> [Exercise instructions] Copy every record below exactly.

^^^^^^^^

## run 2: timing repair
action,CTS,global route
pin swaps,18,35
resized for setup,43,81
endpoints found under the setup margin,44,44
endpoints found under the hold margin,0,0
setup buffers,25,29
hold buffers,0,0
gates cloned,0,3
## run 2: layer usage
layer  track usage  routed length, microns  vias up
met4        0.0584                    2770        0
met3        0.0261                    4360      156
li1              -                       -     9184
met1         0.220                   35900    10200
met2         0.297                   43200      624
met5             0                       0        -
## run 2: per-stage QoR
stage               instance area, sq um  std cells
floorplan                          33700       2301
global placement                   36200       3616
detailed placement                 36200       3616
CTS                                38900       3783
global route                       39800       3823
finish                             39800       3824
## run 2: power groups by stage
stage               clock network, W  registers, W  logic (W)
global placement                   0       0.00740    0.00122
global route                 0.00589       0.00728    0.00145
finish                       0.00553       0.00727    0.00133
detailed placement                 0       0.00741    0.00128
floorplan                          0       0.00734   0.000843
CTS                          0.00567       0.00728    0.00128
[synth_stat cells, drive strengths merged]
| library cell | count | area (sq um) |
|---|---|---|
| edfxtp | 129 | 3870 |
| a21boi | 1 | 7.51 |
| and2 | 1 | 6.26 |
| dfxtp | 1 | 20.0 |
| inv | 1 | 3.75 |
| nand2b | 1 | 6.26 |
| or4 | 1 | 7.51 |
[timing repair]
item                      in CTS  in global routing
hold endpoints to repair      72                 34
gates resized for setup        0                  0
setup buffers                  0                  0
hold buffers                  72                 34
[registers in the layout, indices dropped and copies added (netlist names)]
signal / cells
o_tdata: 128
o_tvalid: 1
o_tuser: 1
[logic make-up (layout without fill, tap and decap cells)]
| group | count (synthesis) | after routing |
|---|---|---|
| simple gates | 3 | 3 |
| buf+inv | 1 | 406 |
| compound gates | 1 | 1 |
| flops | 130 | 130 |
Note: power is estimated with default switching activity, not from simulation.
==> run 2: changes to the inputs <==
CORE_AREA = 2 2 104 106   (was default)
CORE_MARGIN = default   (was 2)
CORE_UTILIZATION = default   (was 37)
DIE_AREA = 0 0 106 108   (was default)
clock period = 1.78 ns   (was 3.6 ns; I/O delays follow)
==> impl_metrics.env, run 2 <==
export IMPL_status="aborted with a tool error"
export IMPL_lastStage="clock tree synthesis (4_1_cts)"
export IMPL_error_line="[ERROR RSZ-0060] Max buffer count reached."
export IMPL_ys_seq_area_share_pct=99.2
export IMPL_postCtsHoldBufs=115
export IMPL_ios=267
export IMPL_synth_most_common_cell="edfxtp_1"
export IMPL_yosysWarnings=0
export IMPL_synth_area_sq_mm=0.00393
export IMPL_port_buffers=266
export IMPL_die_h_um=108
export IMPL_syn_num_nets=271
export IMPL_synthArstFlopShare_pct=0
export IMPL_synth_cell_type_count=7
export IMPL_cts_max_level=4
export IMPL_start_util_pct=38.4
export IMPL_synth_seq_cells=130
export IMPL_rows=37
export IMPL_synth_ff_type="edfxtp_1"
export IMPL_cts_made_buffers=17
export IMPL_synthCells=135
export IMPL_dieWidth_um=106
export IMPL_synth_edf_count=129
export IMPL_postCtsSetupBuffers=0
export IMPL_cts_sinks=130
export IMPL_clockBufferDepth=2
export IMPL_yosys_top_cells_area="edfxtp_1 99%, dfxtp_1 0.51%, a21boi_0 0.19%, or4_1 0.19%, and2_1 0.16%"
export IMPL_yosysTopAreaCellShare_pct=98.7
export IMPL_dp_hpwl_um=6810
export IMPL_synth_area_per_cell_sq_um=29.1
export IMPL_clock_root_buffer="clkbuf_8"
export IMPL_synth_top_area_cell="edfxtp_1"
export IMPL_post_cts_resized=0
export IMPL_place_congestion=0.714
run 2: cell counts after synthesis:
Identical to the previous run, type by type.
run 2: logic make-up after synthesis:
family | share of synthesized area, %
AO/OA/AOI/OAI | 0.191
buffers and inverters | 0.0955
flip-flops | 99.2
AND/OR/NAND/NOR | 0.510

^^^^^^^^

> [Output]
## run 2: timing repair
action,CTS,global route
pin swaps,18,35
resized for setup,43,81
endpoints found under the setup margin,44,44
endpoints found under the hold margin,0,0
setup buffers,25,29
hold buffers,0,0
gates cloned,0,3
## run 2: layer usage
layer  track usage  routed length, microns  vias up
met4        0.0584                    2770        0
met3        0.0261                    4360      156
li1              -                       -     9184
met1         0.220                   35900    10200
met2         0.297                   43200      624
met5             0                       0        -
## run 2: per-stage QoR
stage               instance area, sq um  std cells
floorplan                          33700       2301
global placement                   36200       3616
detailed placement                 36200       3616
CTS                                38900       3783
global route                       39800       3823
finish                             39800       3824
## run 2: power groups by stage
stage               clock network, W  registers, W  logic (W)
global placement                   0       0.00740    0.00122
global route                 0.00589       0.00728    0.00145
finish                       0.00553       0.00727    0.00133
detailed placement                 0       0.00741    0.00128
floorplan                          0       0.00734   0.000843
CTS                          0.00567       0.00728    0.00128
[synth_stat cells, drive strengths merged]
| library cell | count | area (sq um) |
|---|---|---|
| edfxtp | 129 | 3870 |
| a21boi | 1 | 7.51 |
| and2 | 1 | 6.26 |
| dfxtp | 1 | 20.0 |
| inv | 1 | 3.75 |
| nand2b | 1 | 6.26 |
| or4 | 1 | 7.51 |
[timing repair]
item                      in CTS  in global routing
hold endpoints to repair      72                 34
gates resized for setup        0                  0
setup buffers                  0                  0
hold buffers                  72                 34
[registers in the layout, indices dropped and copies added (netlist names)]
signal / cells
o_tdata: 128
o_tvalid: 1
o_tuser: 1
[logic make-up (layout without fill, tap and decap cells)]
| group | count (synthesis) | after routing |
|---|---|---|
| simple gates | 3 | 3 |
| buf+inv | 1 | 406 |
| compound gates | 1 | 1 |
| flops | 130 | 130 |
Note: power is estimated with default switching activity, not from simulation.
==> run 2: changes to the inputs <==
CORE_AREA = 2 2 104 106   (was default)
CORE_MARGIN = default   (was 2)
CORE_UTILIZATION = default   (was 37)
DIE_AREA = 0 0 106 108   (was default)
clock period = 1.78 ns   (was 3.6 ns; I/O delays follow)
==> impl_metrics.env, run 2 <==
export IMPL_status="aborted with a tool error"
export IMPL_lastStage="clock tree synthesis (4_1_cts)"
export IMPL_error_line="[ERROR RSZ-0060] Max buffer count reached."
export IMPL_ys_seq_area_share_pct=99.2
export IMPL_postCtsHoldBufs=115
export IMPL_ios=267
export IMPL_synth_most_common_cell="edfxtp_1"
export IMPL_yosysWarnings=0
export IMPL_synth_area_sq_mm=0.00393
export IMPL_port_buffers=266
export IMPL_die_h_um=108
export IMPL_syn_num_nets=271
export IMPL_synthArstFlopShare_pct=0
export IMPL_synth_cell_type_count=7
export IMPL_cts_max_level=4
export IMPL_start_util_pct=38.4
export IMPL_synth_seq_cells=130
export IMPL_rows=37
export IMPL_synth_ff_type="edfxtp_1"
export IMPL_cts_made_buffers=17
export IMPL_synthCells=135
export IMPL_dieWidth_um=106
export IMPL_synth_edf_count=129
export IMPL_postCtsSetupBuffers=0
export IMPL_cts_sinks=130
export IMPL_clockBufferDepth=2
export IMPL_yosys_top_cells_area="edfxtp_1 99%, dfxtp_1 0.51%, a21boi_0 0.19%, or4_1 0.19%, and2_1 0.16%"
export IMPL_yosysTopAreaCellShare_pct=98.7
export IMPL_dp_hpwl_um=6810
export IMPL_synth_area_per_cell_sq_um=29.1
export IMPL_clock_root_buffer="clkbuf_8"
export IMPL_synth_top_area_cell="edfxtp_1"
export IMPL_post_cts_resized=0
export IMPL_place_congestion=0.714
run 2: cell counts after synthesis:
Identical to the previous run, type by type.
run 2: logic make-up after synthesis:
family | share of synthesized area, %
AO/OA/AOI/OAI | 0.191
buffers and inverters | 0.0955
flip-flops | 99.2
AND/OR/NAND/NOR | 0.510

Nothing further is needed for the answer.